DATA TO USE:
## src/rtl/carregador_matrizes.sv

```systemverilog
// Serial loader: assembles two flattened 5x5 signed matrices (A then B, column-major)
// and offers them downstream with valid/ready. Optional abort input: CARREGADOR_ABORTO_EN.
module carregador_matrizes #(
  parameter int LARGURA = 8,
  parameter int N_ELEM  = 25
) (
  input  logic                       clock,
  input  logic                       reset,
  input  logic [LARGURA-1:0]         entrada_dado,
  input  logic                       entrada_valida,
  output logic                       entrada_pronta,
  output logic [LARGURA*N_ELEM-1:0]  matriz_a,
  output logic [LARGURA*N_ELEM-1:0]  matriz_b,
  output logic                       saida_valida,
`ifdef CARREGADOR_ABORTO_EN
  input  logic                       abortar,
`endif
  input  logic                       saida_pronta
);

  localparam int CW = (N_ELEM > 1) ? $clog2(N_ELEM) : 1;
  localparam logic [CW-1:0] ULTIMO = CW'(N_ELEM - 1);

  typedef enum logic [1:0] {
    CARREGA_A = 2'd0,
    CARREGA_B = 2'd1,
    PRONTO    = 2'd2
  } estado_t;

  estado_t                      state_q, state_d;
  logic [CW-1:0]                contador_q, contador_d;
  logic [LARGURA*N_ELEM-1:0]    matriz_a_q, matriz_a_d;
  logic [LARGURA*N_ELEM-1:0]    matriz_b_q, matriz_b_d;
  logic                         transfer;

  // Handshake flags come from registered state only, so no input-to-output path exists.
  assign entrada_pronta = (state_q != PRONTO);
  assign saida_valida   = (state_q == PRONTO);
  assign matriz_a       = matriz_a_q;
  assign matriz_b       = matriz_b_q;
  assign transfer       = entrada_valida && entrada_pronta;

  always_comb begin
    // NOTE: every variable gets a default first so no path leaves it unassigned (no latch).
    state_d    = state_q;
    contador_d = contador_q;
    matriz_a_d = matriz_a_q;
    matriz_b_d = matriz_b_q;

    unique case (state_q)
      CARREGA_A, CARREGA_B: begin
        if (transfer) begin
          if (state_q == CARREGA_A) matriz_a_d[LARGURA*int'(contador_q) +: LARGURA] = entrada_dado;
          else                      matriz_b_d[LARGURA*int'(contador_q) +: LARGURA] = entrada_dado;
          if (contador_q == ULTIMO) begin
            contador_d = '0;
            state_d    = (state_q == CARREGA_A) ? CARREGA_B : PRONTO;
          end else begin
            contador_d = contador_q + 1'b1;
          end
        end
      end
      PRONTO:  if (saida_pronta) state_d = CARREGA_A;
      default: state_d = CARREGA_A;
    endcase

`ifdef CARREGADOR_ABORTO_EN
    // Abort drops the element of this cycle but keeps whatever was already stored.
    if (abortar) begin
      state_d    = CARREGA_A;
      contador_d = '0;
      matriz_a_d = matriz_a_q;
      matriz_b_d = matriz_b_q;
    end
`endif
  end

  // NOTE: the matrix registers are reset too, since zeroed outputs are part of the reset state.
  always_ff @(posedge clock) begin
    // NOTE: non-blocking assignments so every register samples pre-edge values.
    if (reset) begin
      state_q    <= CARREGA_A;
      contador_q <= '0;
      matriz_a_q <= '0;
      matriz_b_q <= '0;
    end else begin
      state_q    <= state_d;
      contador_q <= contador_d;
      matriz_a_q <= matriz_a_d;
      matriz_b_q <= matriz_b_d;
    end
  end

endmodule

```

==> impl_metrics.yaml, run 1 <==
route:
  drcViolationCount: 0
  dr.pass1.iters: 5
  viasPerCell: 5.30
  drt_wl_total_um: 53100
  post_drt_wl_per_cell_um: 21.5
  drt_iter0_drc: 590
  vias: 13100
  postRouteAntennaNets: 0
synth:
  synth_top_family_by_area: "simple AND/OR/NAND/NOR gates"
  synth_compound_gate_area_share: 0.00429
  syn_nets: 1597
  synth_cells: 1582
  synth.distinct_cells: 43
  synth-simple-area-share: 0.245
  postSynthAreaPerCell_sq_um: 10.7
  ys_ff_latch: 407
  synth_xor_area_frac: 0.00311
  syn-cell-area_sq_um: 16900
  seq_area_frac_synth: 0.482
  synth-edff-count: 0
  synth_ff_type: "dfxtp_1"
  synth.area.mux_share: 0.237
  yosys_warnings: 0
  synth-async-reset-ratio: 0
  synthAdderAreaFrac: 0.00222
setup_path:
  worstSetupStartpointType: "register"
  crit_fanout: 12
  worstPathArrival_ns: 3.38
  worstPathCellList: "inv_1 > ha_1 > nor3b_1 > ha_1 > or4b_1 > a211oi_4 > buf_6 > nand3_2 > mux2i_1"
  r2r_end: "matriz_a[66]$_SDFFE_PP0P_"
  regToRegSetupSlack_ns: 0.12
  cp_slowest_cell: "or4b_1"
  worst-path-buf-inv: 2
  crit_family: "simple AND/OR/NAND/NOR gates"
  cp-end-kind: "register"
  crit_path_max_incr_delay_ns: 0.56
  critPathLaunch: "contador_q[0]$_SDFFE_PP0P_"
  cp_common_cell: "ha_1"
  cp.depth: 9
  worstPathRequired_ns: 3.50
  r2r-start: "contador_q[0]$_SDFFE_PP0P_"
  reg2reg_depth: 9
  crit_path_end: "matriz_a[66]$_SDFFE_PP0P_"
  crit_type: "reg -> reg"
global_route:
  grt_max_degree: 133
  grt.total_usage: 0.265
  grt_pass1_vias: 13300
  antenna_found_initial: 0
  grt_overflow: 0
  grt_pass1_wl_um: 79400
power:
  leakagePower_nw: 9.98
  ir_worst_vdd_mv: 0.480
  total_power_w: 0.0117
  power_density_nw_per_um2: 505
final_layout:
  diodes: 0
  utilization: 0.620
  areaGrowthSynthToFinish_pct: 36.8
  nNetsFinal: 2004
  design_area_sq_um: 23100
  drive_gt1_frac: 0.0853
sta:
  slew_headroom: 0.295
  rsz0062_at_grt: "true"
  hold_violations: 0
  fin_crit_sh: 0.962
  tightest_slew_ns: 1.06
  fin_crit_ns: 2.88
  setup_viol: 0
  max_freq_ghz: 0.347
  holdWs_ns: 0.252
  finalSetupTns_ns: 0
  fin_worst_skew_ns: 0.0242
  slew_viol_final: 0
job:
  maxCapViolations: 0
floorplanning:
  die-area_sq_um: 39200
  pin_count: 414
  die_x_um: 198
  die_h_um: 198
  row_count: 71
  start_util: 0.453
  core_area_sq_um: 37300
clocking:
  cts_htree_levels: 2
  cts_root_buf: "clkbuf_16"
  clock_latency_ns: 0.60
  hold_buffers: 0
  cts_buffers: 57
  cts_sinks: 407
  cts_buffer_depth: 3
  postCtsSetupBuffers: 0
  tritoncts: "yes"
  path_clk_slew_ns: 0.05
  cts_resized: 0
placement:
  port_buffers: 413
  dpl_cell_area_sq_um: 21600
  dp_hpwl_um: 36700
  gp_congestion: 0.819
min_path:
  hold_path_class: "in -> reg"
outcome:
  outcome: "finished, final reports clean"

PROBLEM DETAILS:
Among the entries above, the line containing "drcViolationCount: 0", the line containing "worstPathArrival_ns: 3.38", and all lines between them are to be restated word for word; nothing else belongs in the reply.

RESULT BELOW:
  drcViolationCount: 0
  dr.pass1.iters: 5
  viasPerCell: 5.30
  drt_wl_total_um: 53100
  post_drt_wl_per_cell_um: 21.5
  drt_iter0_drc: 590
  vias: 13100
  postRouteAntennaNets: 0
synth:
  synth_top_family_by_area: "simple AND/OR/NAND/NOR gates"
  synth_compound_gate_area_share: 0.00429
  syn_nets: 1597
  synth_cells: 1582
  synth.distinct_cells: 43
  synth-simple-area-share: 0.245
  postSynthAreaPerCell_sq_um: 10.7
  ys_ff_latch: 407
  synth_xor_area_frac: 0.00311
  syn-cell-area_sq_um: 16900
  seq_area_frac_synth: 0.482
  synth-edff-count: 0
  synth_ff_type: "dfxtp_1"
  synth.area.mux_share: 0.237
  yosys_warnings: 0
  synth-async-reset-ratio: 0
  synthAdderAreaFrac: 0.00222
setup_path:
  worstSetupStartpointType: "register"
  crit_fanout: 12
  worstPathArrival_ns: 3.38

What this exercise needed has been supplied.